Bradley & Gmelich LLP Letters

Witnesses Can Testify at Trial if the Other Party Never Asked About Them in Discovery

By Mark I Melo, Esq.

In Mitchell v. Superior Court (decided December 4, 2015), the 2nd District Court of Appeal allowed a plaintiff to present witnesses whose only purpose was to describe plaintiff’s injuries.  This was allowed because the defendant never asked for information about those witnesses prior to trial.

Plaintiff Karla Mitchell and defendant Ernestine Johnson were involved in an automobile accident in 2012.  Mitchell sued Johnson and others for personal injury and property damage.  Before trial, Johnson served Mitchell with various written interrogatories, including Form Interrogatory No 12.1, which asked Mitchell to identify each individual (a) who witnessed the accident, (b) who made a formal statement at the accident scene, (c) who heard any witnesses give such a formal statement, and (d) who has knowledge of the incident itself.

The only witness whom Mitchell identified was one of her children, who was riding in her vehicle during the accident.    However, Mitchell included three persons on her witness list for trial who were not listed in her response to Interrogatory No. 12.1.  These witnesses planned to testify about how plaintiff’s injuries affected her ability to care for her special-needs son, carry out her job as a grocery store worker, and other daily activities.

The lower court abused its discretion by excluding these witnesses from trial.  Because none of them actually witnessed the accident, they did not fall under the form interrogatory which Johnson used for information about witnesses to the accident itself.

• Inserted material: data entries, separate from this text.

<file path="src/rtl/spm_pkg.sv">
// ---------------------------------------------------------------------------
// spm_pkg
// Shared definitions for the signed serial-parallel multiplier controller:
//   - state_t     : controller FSM states (IDLE, MUL, FIX)
//   - SPM_N       : default operand width in bits
//   - SPM_P       : derived product width (2*SPM_N)
// ---------------------------------------------------------------------------
package spm_pkg;

    localparam int SPM_N = 8;
    localparam int SPM_P = 2 * SPM_N;

    typedef enum logic [1:0] {
        IDLE = 2'd0,
        MUL  = 2'd1,
        FIX  = 2'd2
    } state_t;

endpackage

</file>
<file path="src/rtl/spm_shift_add_core.sv">
// ---------------------------------------------------------------------------
// spm_shift_add_core
// Unsigned shift-add magnitude multiplier datapath. One multiplier bit is
// consumed per i_step cycle; after N steps o_acc holds i_mcand * multiplier.
//
// Ports:
//   clk       in   clock, rising edge
//   rst       in   synchronous active-high reset
//   i_load    in   clear accumulator and load the multiplier shift register
//   i_step    in   perform one conditional add + shift
//   i_mcand   in   N-bit unsigned multiplicand, held stable during steps
//   i_mplier  in   N-bit unsigned multiplier, captured on i_load
//   o_acc     out  2N-bit accumulator
// ---------------------------------------------------------------------------
module spm_shift_add_core
    import spm_pkg::*;
#(
    parameter int N = SPM_N
) (
    input  logic             clk,
    input  logic             rst,
    input  logic             i_load,
    input  logic             i_step,
    input  logic [N-1:0]     i_mcand,
    input  logic [N-1:0]     i_mplier,
    output logic [2*N-1:0]   o_acc
);

    logic [2*N-1:0] r_acc;
    logic [N-1:0]   r_mplier;
    logic [N:0]     w_sum;

    // Upper half plus the (possibly gated) multiplicand; the extra bit keeps
    // the carry-out, which becomes the new MSB after the right shift.
    assign w_sum = {1'b0, r_acc[2*N-1:N]} + (r_mplier[0] ? {1'b0, i_mcand} : '0);

    always_ff @(posedge clk) begin
        if (rst) begin
            r_acc    <= '0;
            r_mplier <= '0;
        end else if (i_load) begin
            r_acc    <= '0;
            r_mplier <= i_mplier;
        end else if (i_step) begin
            r_acc    <= {w_sum, r_acc[N-1:1]};
            r_mplier <= r_mplier >> 1;
        end
    end

    assign o_acc = r_acc;

endmodule

</file>
<file path="src/rtl/spm_signed_ctrl.sv">
// ---------------------------------------------------------------------------
// spm_signed_ctrl
// Sequencing controller for a signed NxN serial-parallel multiplier. Converts
// operands to sign/magnitude, runs N shift-add cycles in spm_shift_add_core,
// then negates the magnitude product in a single FIX cycle when signs differ.
//
// Handshake: start is a request sampled only in IDLE (ignored while busy).
// Acceptance is implied by busy rising on the next cycle. done is a one-cycle
// registered pulse; product is valid from that cycle and holds until the next
// done. A start held high through the done cycle begins the next operation.
//
// Ports:
//   clk           in   clock, rising edge
//   rst           in   synchronous active-high reset
//   start         in   operation request
//   multiplicand  in   N-bit signed operand A
//   multiplier    in   N-bit signed operand B
//   sgn_mode      in   (only with SPM_UNSIGNED_MODE_EN) 1=signed, 0=unsigned
//   busy          out  high while not IDLE
//   done          out  one-cycle completion pulse
//   product       out  2N-bit result
//   o_dbg_state   out  current FSM state (debug visibility)
//
// Build option: define SPM_UNSIGNED_MODE_EN to add the sgn_mode input.
// ---------------------------------------------------------------------------
module spm_signed_ctrl
    import spm_pkg::*;
#(
    parameter int N = SPM_N
) (
    input  logic             clk,
    input  logic             rst,
    input  logic             start,
    input  logic [N-1:0]     multiplicand,
    input  logic [N-1:0]     multiplier,
`ifdef SPM_UNSIGNED_MODE_EN
    input  logic             sgn_mode,
`endif
    output logic             busy,
    output logic             done,
    output logic [2*N-1:0]   product,
    output state_t           o_dbg_state
);

    localparam int CNT_W = (N > 1) ? $clog2(N) : 1;

    state_t           r_state;
    logic [CNT_W-1:0] r_cnt;
    logic             r_sign;
    logic [N-1:0]     r_mag_a;
    logic             r_busy;
    logic             r_done;
    logic [2*N-1:0]   r_product;

    logic             w_signed;
    logic             w_accept;
    logic             w_step;
    logic [N-1:0]     w_mag_a;
    logic [N-1:0]     w_mag_b;
    logic [2*N-1:0]   w_acc;
    logic [2*N-1:0]   w_neg;

`ifdef SPM_UNSIGNED_MODE_EN
    assign w_signed = sgn_mode;
`else
    assign w_signed = 1'b1;
`endif

    assign w_accept = (r_state == IDLE) && start;
    assign w_step   = (r_state == MUL);

    // Magnitude of the most negative value wraps to 2^(N-1), which is exactly
    // right when read as unsigned.
    assign w_mag_a = (w_signed && multiplicand[N-1]) ? (~multiplicand + N'(1)) : multiplicand;
    assign w_mag_b = (w_signed && multiplier[N-1])   ? (~multiplier + N'(1))   : multiplier;

    assign w_neg = ~w_acc + (2*N)'(1);

    spm_shift_add_core #(
        .N (N)
    ) u_core (
        .clk      (clk),
        .rst      (rst),
        .i_load   (w_accept),
        .i_step   (w_step),
        .i_mcand  (r_mag_a),
        .i_mplier (w_mag_b),
        .o_acc    (w_acc)
    );

    always_ff @(posedge clk) begin
        if (rst) begin
            r_state   <= IDLE;
            r_cnt     <= '0;
            r_sign    <= 1'b0;
            r_mag_a   <= '0;
            r_busy    <= 1'b0;
            r_done    <= 1'b0;
            r_product <= '0;
        end else begin
            r_done <= 1'b0;
            case (r_state)
                IDLE: begin
                    if (start) begin
                        r_sign  <= w_signed & (multiplicand[N-1] ^ multiplier[N-1]);
                        r_mag_a <= w_mag_a;
                        r_cnt   <= '0;
                        r_busy  <= 1'b1;
                        r_state <= MUL;
                    end
                end
                MUL: begin
                    r_cnt <= r_cnt + CNT_W'(1);
                    if (r_cnt == CNT_W'(N - 1)) begin
                        r_state <= FIX;
                    end
                end
                FIX: begin
                    // A zero magnitude negates back to zero, so no special case.
                    r_product <= r_sign ? w_neg : w_acc;
                    r_done    <= 1'b1;
                    r_busy    <= 1'b0;
                    r_state   <= IDLE;
                end
                default: begin
                    r_state <= IDLE;
                    r_busy  <= 1'b0;
                end
            endcase
        end
    end

    assign busy        = r_busy;
    assign done        = r_done;
    assign product     = r_product;
    assign o_dbg_state = r_state;

endmodule

</file>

In other words, because Johnson never asked Mitchell to identify witnesses who might testify about Mitchell’s physical injuries relating to the accident, plaintiff could not be punished for any “failure” to identify such witnesses before trial.  The Form Interrogatories distinguished between an “incident” and a plaintiff’s “injuries,” and Johnson’s chosen interrogatory simply did not cover the information she had wanted to obtain.

 Lesson

Discovery is not a “one size fits all” means of investigation.  The questions and methods that worked in one case are not guaranteed to be effective in even the most similar cases down the line.  Rather than rely solely on the standard, pre-printed Form Interrogatories, clients and attorneys should be prepared to use special interrogatories and other means of discovery which are specifically tailored to the case at hand.